Determine the number of lines in the following entries that hold the word "length". Give only that number.

Extracted records:
[Start of Attachment]
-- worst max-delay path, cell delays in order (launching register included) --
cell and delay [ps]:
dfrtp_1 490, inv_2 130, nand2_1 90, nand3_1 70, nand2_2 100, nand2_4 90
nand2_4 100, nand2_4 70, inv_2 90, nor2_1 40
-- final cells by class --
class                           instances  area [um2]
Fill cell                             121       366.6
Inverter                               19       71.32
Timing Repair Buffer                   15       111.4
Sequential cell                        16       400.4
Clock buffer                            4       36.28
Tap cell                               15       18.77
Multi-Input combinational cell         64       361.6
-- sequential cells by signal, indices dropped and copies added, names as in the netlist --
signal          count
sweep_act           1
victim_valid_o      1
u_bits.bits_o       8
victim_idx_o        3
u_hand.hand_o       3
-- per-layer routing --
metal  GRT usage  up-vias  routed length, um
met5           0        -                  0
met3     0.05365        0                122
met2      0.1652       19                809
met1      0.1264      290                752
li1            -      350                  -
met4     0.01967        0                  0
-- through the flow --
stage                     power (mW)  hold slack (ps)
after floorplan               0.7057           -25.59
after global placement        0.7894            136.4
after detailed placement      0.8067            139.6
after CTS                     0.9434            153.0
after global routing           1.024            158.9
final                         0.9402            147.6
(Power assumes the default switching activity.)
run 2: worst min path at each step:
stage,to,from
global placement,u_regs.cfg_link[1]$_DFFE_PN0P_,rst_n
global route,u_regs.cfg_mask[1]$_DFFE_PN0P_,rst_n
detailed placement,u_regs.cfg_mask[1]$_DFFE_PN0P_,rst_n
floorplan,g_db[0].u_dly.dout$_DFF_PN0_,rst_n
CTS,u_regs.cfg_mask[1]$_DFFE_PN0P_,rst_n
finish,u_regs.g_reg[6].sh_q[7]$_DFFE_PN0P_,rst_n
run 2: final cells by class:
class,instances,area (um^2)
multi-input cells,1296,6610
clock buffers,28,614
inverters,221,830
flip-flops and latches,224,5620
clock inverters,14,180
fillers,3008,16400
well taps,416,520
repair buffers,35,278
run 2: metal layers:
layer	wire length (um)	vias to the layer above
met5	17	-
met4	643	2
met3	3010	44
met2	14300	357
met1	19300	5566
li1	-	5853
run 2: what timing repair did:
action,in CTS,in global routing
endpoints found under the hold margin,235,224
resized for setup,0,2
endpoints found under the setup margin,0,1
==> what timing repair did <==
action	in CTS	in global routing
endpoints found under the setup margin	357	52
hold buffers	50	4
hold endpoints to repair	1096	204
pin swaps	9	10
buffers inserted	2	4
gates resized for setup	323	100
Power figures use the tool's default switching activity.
[End of Attachment]
### WRITTEN SOLUTION:
2